In many cases, you’ll find the traditional method will produce a significantly larger deduction.
Here’s the whole story: To qualify for home office deductions, you must use the office regularly and exclusively as your principal place of business (i.e., the place where you conduct most of your income-earning activities), or as a place where you meet or deal with customers, clients or patients in the normal course of business, or as the place where you conduct virtually all of your management and administrative activities. Also, if you’re an employee, you must use the home office for the convenience of your employer.
For instance, if you’re self-employed and you run your business from the comfort of home, you may be entitled to deductions.

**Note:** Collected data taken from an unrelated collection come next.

===== src/rtl/cnu_row_merge_if.sv =====
// Row-merge bus: beat stream in (group minima) and compressed row result out.
interface cnu_row_merge_if #(
  parameter int data_w = 9,
  parameter int grp_w  = 3
);
  localparam int pos_w = grp_w + 2;

  // valid/ready: a transfer happens on a rising edge where both are high;
  // the source holds its payload stable while valid is high and ready is low.
  logic                  in_valid;
  logic                  in_ready;
  logic [2*data_w-1:0]   in_min;
  logic [2:0]            in_idx;
  logic [2:0]            in_sgn;
  logic                  in_last;
  logic                  out_valid;
  logic                  out_ready;
  logic [data_w-1:0]     out_min1;
  logic [data_w-1:0]     out_min2;
  logic [pos_w-1:0]      out_pos;
  logic                  out_sgn;
  logic                  out_err;

  modport master (
    output in_valid, in_min, in_idx, in_sgn, in_last, out_ready,
    input  in_ready, out_valid, out_min1, out_min2, out_pos, out_sgn, out_err
  );

  modport slave (
    input  in_valid, in_min, in_idx, in_sgn, in_last, out_ready,
    output in_ready, out_valid, out_min1, out_min2, out_pos, out_sgn, out_err
  );
endinterface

However, if your main office is downtown and you merely take work home with you, you probably won’t qualify.       
Assuming you use the traditional method, you may write off the direct expenses of your home office (such as maintenance and repairs) plus a proportionate share of indirect expenses like mortgage interest, property taxes, utilities, repairs and insurance. (Of course, mortgage interest and property taxes are deductible anyway.) In addition, you can claim a depreciation deduction for the part of the home used as an office.

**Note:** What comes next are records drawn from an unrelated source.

--- src/rtl/coin_pkg.sv ---
// Shared definitions for the coin input conditioner: channel count,
// channel indices, output FSM states and a priority-select helper.
package coin_pkg;

   localparam int unsigned NUM_COIN = 3;

   localparam int unsigned COIN_1Y  = 0;
   localparam int unsigned COIN_5Y  = 1;
   localparam int unsigned COIN_10Y = 2;

   typedef enum logic [1:0] {
      ST_IDLE  = 2'd0,
      ST_PULSE = 2'd1,
      ST_GAP   = 2'd2
   } coin_state_e;

   // One-hot of the lowest set bit; all-zero when nothing is set.
   function automatic logic [NUM_COIN-1:0] lowest_onehot(input logic [NUM_COIN-1:0] v);
      logic [NUM_COIN-1:0] r;
      logic                found;
      r     = '0;
      found = 1'b0;
      for (int unsigned i = 0; i < NUM_COIN; i++) begin
         if (v[i] && !found) begin
            r[i]  = 1'b1;
            found = 1'b1;
         end
      end
      return r;
   endfunction

endpackage

--- src/rtl/coin_debounce_ch.sv ---
// One coin channel: 2-flop synchroniser, debounce counter, debounced
// level and a single-cycle pulse when the debounced level rises.
module coin_debounce_ch #(
   parameter int unsigned DEB_CYCLES = 50000,
   parameter int unsigned CNT_W      = 16
) (
   input  logic clk,
   input  logic reset,
   input  logic raw_i,
   output logic rise_o
);

   logic             s1_q, s2_q;
   logic             db_q, db_d;
   logic             rise_q, rise_d;
   logic [CNT_W-1:0] cnt_q, cnt_d;

   // Accept the synchronised level once it has disagreed with db for DEB_CYCLES cycles.
   always_comb begin
      cnt_d  = '0;
      db_d   = db_q;
      rise_d = 1'b0;
      if (s2_q != db_q) begin
         if (cnt_q == CNT_W'(DEB_CYCLES - 1)) begin
            db_d   = s2_q;
            rise_d = s2_q;
         end else begin
            cnt_d = cnt_q + 1'b1;
         end
      end
   end

   // Synchroniser, counter, debounced level and rise pulse registers.
   always_ff @(posedge clk) begin
      if (reset) begin
         s1_q   <= 1'b0;
         s2_q   <= 1'b0;
         cnt_q  <= '0;
         db_q   <= 1'b0;
         rise_q <= 1'b0;
      end else begin
         s1_q   <= raw_i;
         s2_q   <= s1_q;
         cnt_q  <= cnt_d;
         db_q   <= db_d;
         rise_q <= rise_d;
      end
   end

   assign rise_o = rise_q;

endmodule

--- src/rtl/coin_input_conditioner.sv ---
// Debounces the three coin switches and serialises accepted coins into
// one-hot pulses with a guaranteed gap, queueing one coin per channel.
module coin_input_conditioner
   import coin_pkg::*;
#(
   parameter int unsigned DEB_CYCLES   = 50000,
   parameter int unsigned PULSE_CYCLES = 4,
   parameter int unsigned GAP_CYCLES   = 4,
   parameter int unsigned CNT_W        = 16
) (
   input  logic                clk,
   input  logic                reset,
   input  logic [NUM_COIN-1:0] coin_raw,
   input  logic                clr_ovf,
   output logic [NUM_COIN-1:0] coin_out,
   output logic                busy,
   output logic [NUM_COIN-1:0] overflow
);

   logic [NUM_COIN-1:0] rise;
   logic [NUM_COIN-1:0] req;
   logic [NUM_COIN-1:0] sel;

   coin_state_e         state_q, state_d;
   logic [CNT_W-1:0]    pcnt_q, pcnt_d;
   logic [NUM_COIN-1:0] coin_q, coin_d;
   logic [NUM_COIN-1:0] pend_q, pend_d;
   logic [NUM_COIN-1:0] ovf_q, ovf_d;

   for (genvar g = 0; g < NUM_COIN; g++) begin : g_ch
      coin_debounce_ch #(
         .DEB_CYCLES (DEB_CYCLES),
         .CNT_W      (CNT_W)
      ) u_deb (
         .clk    (clk),
         .reset  (reset),
         .raw_i  (coin_raw[g]),
         .rise_o (rise[g])
      );
   end

   // Output FSM: priority select in IDLE, timed pulse, then timed gap.
   always_comb begin
      state_d = state_q;
      pcnt_d  = pcnt_q;
      coin_d  = coin_q;
      sel     = '0;
      req     = pend_q | rise;
      unique case (state_q)
         ST_IDLE: begin
            coin_d = '0;
            pcnt_d = '0;
            if (req != '0) begin
               sel     = lowest_onehot(req);
               coin_d  = sel;
               state_d = ST_PULSE;
            end
         end
         ST_PULSE: begin
            if (pcnt_q == CNT_W'(PULSE_CYCLES - 1)) begin
               coin_d  = '0;
               pcnt_d  = '0;
               state_d = ST_GAP;
            end else begin
               pcnt_d = pcnt_q + 1'b1;
            end
         end
         ST_GAP: begin
            // Leave one cycle early: the IDLE cycle that follows is the last
            // gap cycle, so back-to-back coins keep a PULSE+GAP period.
            coin_d = '0;
            if (pcnt_q == CNT_W'(GAP_CYCLES - 2)) begin
               pcnt_d  = '0;
               state_d = ST_IDLE;
            end else begin
               pcnt_d = pcnt_q + 1'b1;
            end
         end
         default: begin
            coin_d  = '0;
            pcnt_d  = '0;
            state_d = ST_IDLE;
         end
      endcase
   end

   // Queue and loss tracking: unserved rises pend; a rise onto an occupied
   // slot is dropped and flagged. A served slot with a fresh rise stays full.
   always_comb begin
      pend_d = ((pend_q | rise) & ~sel) | (pend_q & rise & sel);
      ovf_d  = (clr_ovf ? '0 : ovf_q) | (pend_q & rise & ~sel);
   end

   // State, counter, output and queue registers.
   always_ff @(posedge clk) begin
      if (reset) begin
         state_q <= ST_IDLE;
         pcnt_q  <= '0;
         coin_q  <= '0;
         pend_q  <= '0;
         ovf_q   <= '0;
      end else begin
         state_q <= state_d;
         pcnt_q  <= pcnt_d;
         coin_q  <= coin_d;
         pend_q  <= pend_d;
         ovf_q   <= ovf_d;
      end
   end

   assign coin_out = coin_q;
   assign busy     = (state_q != ST_IDLE);
   assign overflow = ovf_q;

endmodule

--- config.mk ---
export PLATFORM = sky130hd
export DESIGN_NAME = coin_input_conditioner
export DESIGN_NICKNAME = d
export VERILOG_FILES = /design/src/rtl/coin_pkg.sv /design/src/rtl/coin_debounce_ch.sv /design/src/rtl/coin_input_conditioner.sv
export SDC_FILE = /design/constraint.sdc
export NUM_CORES = 1
export LEC_CHECK = 0
export BUFFER_PORTS_ARGS = -buffer_cell sky130_fd_sc_hd__buf_2
export CORE_ASPECT_RATIO = 0.75
export CORE_MARGIN = 1
export CORE_UTILIZATION = 44
export DETAILED_ROUTE_END_ITERATION = 12
export PLACE_DENSITY = 0.71
export SYNTH_ARGS = -nofsm -noshare
export SYNTH_HDL_FRONTEND = slang
export SYNTH_HIERARCHICAL = 1
export SYNTH_SLANG_ARGS = --single-unit
--- constraint.sdc ---
create_clock -name clk -period 2.3 [get_ports clk]
set_input_delay 0.115 -clock clk [delete_from_list [all_inputs] [get_ports clk]]
set_output_delay 0.115 -clock clk [all_outputs]
set_load 0.01 [all_outputs]
# After elaboration in Yosys (flattened, before gate mapping)
# Cells that the tools add are included.
# Widths: inputs -> output; s select.
# totals
out_inout_bits	7
input_bits	6
register_bits	87
elab_cells	88
# classes
reduce_logical	17
add_sub_neg	4
bitwise	14
n_eq_ne	13
muxes	20
# ops
op	n
$add 16x1->16 const B	4
$eq 16x16->1 const B	3
$eq 16x2->1 const B	2
$mux 16	2
$pmux 16 s2	1
$reduce_or 3->1	6
$and 3x3->3	4
$mux 3	4
$or 3x3->3	3
$mux 1	8
$mux 2	3
$ne 2x2->1 const B	3
$not 1->1	6
$pmux 2 s3	1
$pmux 3 s2	1
$reduce_and 2->1	3
$ne 1x1->1	3
$not 3->3	1
$reduce_and 3->1	1
$reduce_bool 3->1	1
$eq 2x1->1 const B	1
$eq 2x2->1 const B	1
$logic_and 1x1->1	2
$logic_not 1->1	2
2 further kinds	2

# Depth between registers and ports, before layout
# Gate-level depths: netlist of the first run.
# depth
depth_word	17
mapped_depth	7
depth_no_buf	6

# By module
# Netlist of the first run, hierarchy kept.
# modules_own_cells
module	instances	area_each_um2	cells_per_inst	seq_area_each_um2
coin_debounce_ch	3	835.8	89	400.4
coin_input_conditioner	1	1252.5	144	540.5

# Worst setup path before layout of the first run
# OpenSTA, ideal clock, no wires.
# synth_path
kind	reg-to-reg
startpoint	register g_ch[0].u_deb.cnt_q[10]
endpoint	register g_ch[0].u_deb.cnt_q[13]
t_required_ps	2185
n_path_buf	1
t_arrival_ps	1655
path_stages_with_launch	6
synth_period_minus_slack_ps	1770
setup_ps	115
setup_slack_ps	530
path_cell_list	dfxtp_1 > or4b_1 > or4_4 > nand2_4 > buf_6 > nor2_1
# synth_via
elab_chain_len	2
elab_cells_between_ends	3
cone_classes	add/sub (1); eq/ne (1); reduce/logical (1)
# synth_rtl
element	line_no	source
start, declared	coin_debounce_ch.sv:16	logic [CNT_W-1:0] cnt_q, cnt_d;
start signal, assigned	coin_debounce_ch.sv:44	cnt_q <= cnt_d;
branches (longest 2 deep; another with $add 16x1->16)	-	
# Several ways; the timed one is not identified.
# A chain may end at the register's enable or synchronous reset.

# Final worst setup path of the first run
# layout_path
startpoint	register g_ch[0].u_deb.cnt_q[0]
endpoint	register g_ch[0].u_deb.cnt_q[2]
# Same word-level chain as after synthesis.

==> results of run 1 <==
## cells by family after synthesis
kind of cell / after synthesis / synth area share (%)
buffers and inverters: 25 / 3.23
and+or+nand+nor: 210 / 29.5
AOI/OAI and AO/OA: 17 / 3.16
DFF: 87 / 46.3
xor gates and xnor gates: 57 / 13.3
adders and majority gates: 9 / 2.93
muxes: 6 / 1.60
## per-stage QoR
stage	cells	cell area (sq um)	hold WS [ns]	utilization, %	worst slack, ns
3_5_place_dp	526	3930	0.333	48.6	0.468
3_3_place_gp	526	3930	0.323	48.6	0.511
4_1_cts	545	4250	0.146	52.6	0.426
6_report	545	4250	0.160	52.6	0.448
2_1_floorplan	411	3760	0.187	-	0.530
5_1_grt	545	4250	0.192	52.6	0.305
## synthesized netlist by cell type
| cell | count |
|---|---|
| or3_1 | 4 |
| ha_1 | 8 |
| and3_1 | 4 |
| nand4_1 | 12 |
| buf_4 | 1 |
| o21ai_2 | 1 |
| or4_4 | 4 |
| a21oi_1 | 7 |
| nor3b_1 | 2 |
| nor3_1 | 13 |
| a41oi_1 | 1 |
| maj3_1 | 1 |
| nand2_4 | 3 |
| nand2_1 | 16 |
| clkbuf_1 | 1 |
| nor4b_2 | 3 |
| nand3_1 | 22 |
| xnor2_1 | 52 |
| or3b_2 | 1 |
| nand2b_1 | 4 |
| a32oi_1 | 2 |
| nand4b_1 | 3 |
| buf_6 | 3 |
| mux2i_1 | 6 |
| nor2_1 | 87 |
| a41oi_2 | 1 |
| or4b_1 | 6 |
| o21ai_0 | 4 |
| clkbuf_2 | 1 |
| xor2_1 | 5 |
| nor2b_1 | 8 |
| a211oi_2 | 1 |
| inv_1 | 19 |
| nor4_1 | 18 |
| dfxtp_1 | 87 |
## flip-flops by register name (all words and copies together), names as in the netlist
name	count
g_ch.u_deb/rise_o	3
g_ch.u_deb/db_q	3
g_ch.u_deb/s2_q	3
state_q	2
pend_q	3
g_ch.u_deb/cnt_q	48
overflow	3
pcnt_q	16
g_ch.u_deb/s1_q	3
coin_out	3
## worst max-delay path by stage
stage,slack [ns],depth (start not counted),from,to
global route,0.30,5,g_ch[0].u_deb/cnt_q[0],g_ch[0].u_deb/db_q
detailed placement,0.47,5,g_ch[0].u_deb/cnt_q[0],g_ch[0].u_deb/cnt_q[2]
floorplan,0.53,5,g_ch[0].u_deb/cnt_q[10],g_ch[0].u_deb/cnt_q[13]
finish,0.45,5,g_ch[0].u_deb/cnt_q[0],g_ch[0].u_deb/cnt_q[2]
CTS,0.43,4,pcnt_q[7],coin_out[2]
global placement,0.51,4,g_ch[2].u_deb/cnt_q[10],g_ch[2].u_deb/cnt_q[10]
## timing repair
action	in CTS	in global routing
hold buffers	3	0
endpoints found under the hold margin	3	0
resized for setup	0	0
## layout make-up
type / instances / area, sq um
clock inverter: 4 / 45.0
fill: 746 / 3840
tap: 105 / 131
timing repair buffer: 19 / 120
sequential: 87 / 1740
clock buffer: 12 / 246
inverter: 19 / 71.3
multi-input combinational: 299 / 1900
## routing by layer
layer | up-vias | track usage (%)
met5 | - | 0
met4 | 0 | 6.62
met3 | 9 | 5.48
met2 | 52 | 26.2
met1 | 1251 | 22.4
li1 | 1459 | -
## power by group
group / leakage, nW / switching, mW / internal [mW]
registers: 0.702 / 0.00597 / 1.52
logic: 0.465 / 0.0444 / 0.0311
clock network: 0.146 / 0.547 / 0.865
total: 1.31 / 0.597 / 2.41
## tightest hold or removal path: stages
cell and delay [ns]:
buf_2 0.08, inv_1 0.07, a21oi_1 0.14, nor2_1 0.05
==> summary.txt, run 1 <==
register bit total from synthesis -> 87
leak pwr -> 1.31 nW
status -> completed
Rows -> 28
WS Path Type -> flip-flop to flip-flop
synth unique cells -> 35
most frequent cells in the layout -> nor2_1 (87), dfxtp_1 (87), xnor2_1 (52), nand3_1 (22), inv_1 (19)
CORE AREA -> 8090 sq um
# Max-Cap Violations -> 0
Vert. Die Dim -> 82.1 um
antenna violations before repair -> 0
reg2reg start -> g_ch[0].u_deb/cnt_q[0]
CP max-delay cell -> or4_4
Req. time, crit path -> 2.52 ns
Pwr Total -> 3.01 mW
largest net degree at the start of global routing -> 23
RSZ-0062 raised after global routing -> no
vias in the first global route -> 2626
Slowest Stage Delay on Critical Path -> 0.65 ns
Critical Path End Type -> flip-flop
H-tree depth -> 3
Fin. Hold Viols -> 0
postcts setup bufs -> 0
met2 wire length -> 2.61 mm
HPWL after DPL -> 4.54 mm
Final nets -> 449
clk_skew -> 0.00551 ns
Max Transition Viols Final -> 0
pwr/cell area -> 708 nW/um^2
CP top delay family -> simple AND/OR/NAND/NOR gates
Mapped Nets -> 425
WL per Instance -> 11.9 um
vias post-DR -> 2771
Yosys top cell area share -> 46.3%
min-delay worst type -> primary input to flip-flop
setup TNS -> 0 ns
Yosys warning count -> 6
met3 wire length -> 227 um
hold path depth -> 4
mapped cell area -> 3760 sq um
hold path start -> clr_ovf
IO Count -> 13
total gr overflow -> 0
clk buf depth -> 2
CTS sink cnt -> 87
cells after synthesis -> 411
DRT iter0 DRCs -> 161
Total GRT Usage -> 17.1%
Top Layer Used -> met4
Min-Delay Endpoint -> overflow[0]
Worst setup SP type -> flip-flop
worst path bufs/invs -> 0
fin crit period -> 1.85 ns
layout cell share with drive strength beyond 1 -> 10.0%
crit path cell chain -> ha_1, nand3_1, or4_4, nand2_4, nor2_1
TritonCTS Buffers -> 9
Placer Congestion -> 0.864
Worst-Skew Late Latency -> 0.33 ns
final period utilization -> 80.5%
Fmax -> 540 MHz
Max VDD drop -> 0.491 mV
first-pass GRT wire length -> 11.8 mm
initial core utilization -> 46.5%
WL met1 -> 3.57 mm
setup violators final -> 0
TritonCTS clock tree -> done
PortBufs -> 12
Final Routed Wirelength -> 6.46 mm
Worst EP arrival -> 2.07 ns
DIE WIDTH -> 109 um
R2R cell count -> 5
Reg2Reg Setup Slack -> 0.45 ns
area leader, netlist -> dfxtp_1
vias per cell -> 5.08
largest cells by area after synthesis -> dfxtp_1 (46%), xnor2_1 (12%), nor2_1 (8.7%), nor4_1 (3.0%), nand3_1 (2.9%)
Least-Margin Pin Slew -> 0.521 ns
Worst slew margin -> 64.9%
Seq/Total Area, Yosys -> 46.3%
synthesized area per cell -> 9.15 sq um
DRC -> 0
RR Endpoint -> g_ch[0].u_deb/cnt_q[2]
area grow syn2layout -> 13.1%
DRT antenna net count -> 0
Root Driver -> clkbuf_16
final antenna diode count -> 0
Reg clk slew, reported paths -> 0.06 ns
TritonRoute pass-1 iters -> 4
die area -> 8920 sq um
worst-path maximum fanout -> 15
Note: power is estimated with default switching activity, not from simulation.
==> inputs of run 2 (changes only) <==
clock period = 1.8 ns   (was 2.3 ns; I/O delays follow)
==> run 2 against run 1 <==
Net effect: final area is 6.1% higher; worst setup slack got worse by 0.43 ns; total power increased by 30%; utilization is 3.2 points higher; clock power rose by 32%; combinational power up 39%; sequential share of layout area decreased by 2.1 points; via count increased by 4.8%; count of clock-buffer cells in the layout fell by 3.
==> summary.txt, run 2 (synthesis results as in run 1) <==
Placed Cells -> 550 (+4.6%)
fin crit period -> 1.78 ns (-0.0666 ns)
vias in the first global route -> 2729 (+3.9%)
WL per Instance -> 12.2 um (+3.1%)
CP max-delay cell -> or4_4
Vert. Die Dim -> 82.1 um (unchanged)
TritonRoute pass-1 iters -> 5 (+1)
first-pass GRT wire length -> 12.1 mm (+2.3%)
crit path cell chain -> or4b_1, or4_4, nand2_4, nor2_1
Worst EP arrival -> 2.01 ns (-0.06 ns)
Least-Margin Pin Slew -> 0.517 ns (-0.00407 ns)
commonest non-fill, non-tap cell in the layout -> nor2_1
Max Transition Viols Final -> 0 (unchanged)
hold path depth -> 4 (unchanged)
Fmax -> 560 MHz (+3.7%)
vias post-DR -> 2904 (+4.8%)
WS Path Type -> flip-flop to flip-flop
setup violators final -> 0 (unchanged)
Worst-Skew Late Latency -> 0.34 ns (about the same)
Reg2Reg Setup Slack -> 0.02 ns (-0.43 ns)
CORE AREA -> 8090 sq um (unchanged)
clk buf depth -> 2 (unchanged)
area grow syn2layout -> 20.0%
Critical Path End Type -> flip-flop
largest net degree at the start of global routing -> 30 (+30%)
status -> completed
Min-Delay Endpoint -> overflow[0]
final period utilization -> 99.2% (+19 points)
Placement Setup Slack -> -0.00125 ns (-0.469 ns)
DRC -> 0 (unchanged)
most frequent cells in the layout -> nor2_1 (87), dfxtp_1 (80), xnor2_1 (52), buf_4 (28), nand3_1 (22)
Req. time, crit path -> 2.03 ns (-0.49 ns)
R2R cell count -> 4 (-1)
worst-path maximum fanout -> 15 (unchanged)
post-route setup slack -> 0.0150 ns (-0.433 ns)
HPWL after DPL -> 4.85 mm (+6.7%)
vias per cell -> 5.09 (+0.20%)
Total GRT Usage -> 17.8% (+0.67 points)
Final nets -> 474 (+5.6%)
Worst slew margin -> 65.5% (+0.59 points)
layout cell share with drive strength beyond 1 -> 17.4% (+7.4 points)
hold path start -> clr_ovf
Reg clk slew, reported paths -> 0.07 ns (about the same)
Fin. Hold Viols -> 0 (unchanged)
Worst setup SP type -> flip-flop
CTS sink cnt -> 87 (unchanged)
# Max-Cap Violations -> 0 (unchanged)
fin util -> 55.8% (+3.2 points)
pwr/cell area -> 867 nW/um^2 (+22%)
min-delay worst type -> primary input to flip-flop
RSZ-0062 raised after global routing -> yes
H-tree depth -> 3 (unchanged)
IO Count -> 13 (unchanged)
initial core utilization -> 46.5% (unchanged)
Slowest Stage Delay on Critical Path -> 0.57 ns (-0.08 ns)
Placer Congestion -> 0.830 (-3.9%)
DRT iter0 DRCs -> 125 (-22%)
PortBufs -> 12 (unchanged)
max reg flops -> 48 (unchanged)
fin cells -> 570 (+4.6%)
DRT antenna net count -> 0 (unchanged)
Root Driver -> clkbuf_16
final antenna diode count -> 0 (unchanged)
register with the most flip-flops -> g_ch.u_deb/cnt_q
antenna violations before repair -> 0 (unchanged)
TritonCTS Buffers -> 9 (unchanged)
reg2reg start -> g_ch[2].u_deb/cnt_q[7]
Max VDD drop -> 0.817 mV (+66%)
biggest registers after layout -> g_ch.u_deb/cnt_q x48, pcnt_q x16
total gr overflow -> 0 (unchanged)
TritonCTS clock tree -> done
Rows -> 28 (unchanged)
die area -> 8920 sq um (unchanged)
setup TNS -> 0 ns (unchanged)
clk_skew -> 0.00728 ns (+0.00177 ns)
Final Routed Wirelength -> 6.97 mm (+7.8%)
RR Endpoint -> g_ch[2].u_deb/cnt_q[7]
leak pwr -> 1.46 nW (+11%)
DIE WIDTH -> 109 um (unchanged)
[run 2: worst max-delay path, delay by kind of cell, from the launching register on]
kind          cells  cell delay [ns]
flops             1             0.34
simple gates      4             1.33
[run 2: power by group]
part / total [mW] / switching (mW) / internal (mW)
Clock: 1.86 / 0.778 / 1.09
Sequential: 1.94 / 0.00701 / 1.93
Combinational: 0.105 / 0.0587 / 0.0464
[run 2: how the worst max path moves through the flow]
stage / slack [ns] / depth (start not counted) / endpoint / startpoint
after floorplan: 0.03 / 5 / g_ch[0].u_deb/cnt_q[13] / g_ch[0].u_deb/cnt_q[10]
after global placement: 0.04 / 4 / g_ch[0].u_deb/cnt_q[6] / g_ch[0].u_deb/cnt_q[7]
after detailed placement: -0.001 / 4 / g_ch[0].u_deb/cnt_q[13] / g_ch[0].u_deb/cnt_q[7]
after CTS: 0.005 / 4 / g_ch[2].u_deb/cnt_q[6] / g_ch[2].u_deb/cnt_q[7]
after global routing: -0.03 / 4 / g_ch[2].u_deb/cnt_q[11] / g_ch[2].u_deb/cnt_q[7]
final: 0.02 / 4 / g_ch[2].u_deb/cnt_q[7] / g_ch[2].u_deb/cnt_q[7]
[run 2: repair_timing]
action,4_1_cts,5_1_grt
pin swaps,0,3
hold buffers,3,0
setup buffers,0,1
gates cloned,0,0
setup endpoints to repair,2,52
gates resized for setup,2,12
hold endpoints to repair,3,0
[run 2: layer usage]
| metal | global-route usage, % | part of all wire [%] | up-vias |
|---|---|---|---|
| met2 | 28.4 | 44 | 52 |
| met5 | 0 | 0 | - |
| met3 | 6.67 | 4.7 | 4 |
| met4 | 6.08 | 0.89 | 0 |
| li1 | - | - | 1503 |
| met1 | 22.1 | 50 | 1345 |
[run 2: layout make-up]
| type | count | area [sq um] |
|---|---|---|
| fillers | 709 | 3580 |
| multi-input cells | 299 | 1930 |
| flip-flops and latches | 87 | 1750 |
| repair buffers | 44 | 320 |
| clock buffers | 9 | 225 |
| well taps | 105 | 131 |
| clock inverters | 7 | 78.8 |
| inverters | 19 | 71.3 |
[run 2: metrics by stage]
step | hold slack (ns) | total power, mW | instance area, sq um
after floorplan | 0.162 | 2.05 | 3760
after global placement | 0.303 | 2.08 | 4120
after detailed placement | 0.310 | 2.08 | 4120
after CTS | 0.112 | 3.97 | 4480
after global routing | 0.128 | 4.06 | 4510
final | 0.126 | 3.91 | 4510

However, the traditional method requires you to keep detailed records of expenses. Then you have to work through the 43 lines of Form 8829, Expenses for Business Use of Your Home, when you file your return.  
Conversely, if you use the new simplified method, all you have to do is calculate the square footage of your office space and deduct $5 per square foot, up to a maximum of $1,500.
When you add up all your deductible home office expenses, the total will often exceed the $1,500 maximum amount allowed by the simplified method.
Example: You’re self-employed and your home is the principal place of your business. The home is 3,000 square feet and you use a room of 300 square feet, or 10% of the home, as your home office.
Assume that you have $1,200 in direct ex­­penses for your home office plus your indirect expenses for the whole home—including utilities, insurance and HOA fees—amount to $10,000 for the year. (For this purpose, we’ll disregard mortgage interest and property taxes that would otherwise be deductible.) In addition, based on the IRS table, you may claim a $350 depreciation allowance.
As a result, you’re entitled to deduct $1,200 in direct expenses, $1,000 in indirect expenses (10% of $10,000) plus $350 in depreciation, for a total of $2,550. That’s $1,050 more than you could claim with the simplified method ($2,550 – $1,500).  
Tip: You may switch between the traditional and simplified methods year-to-year.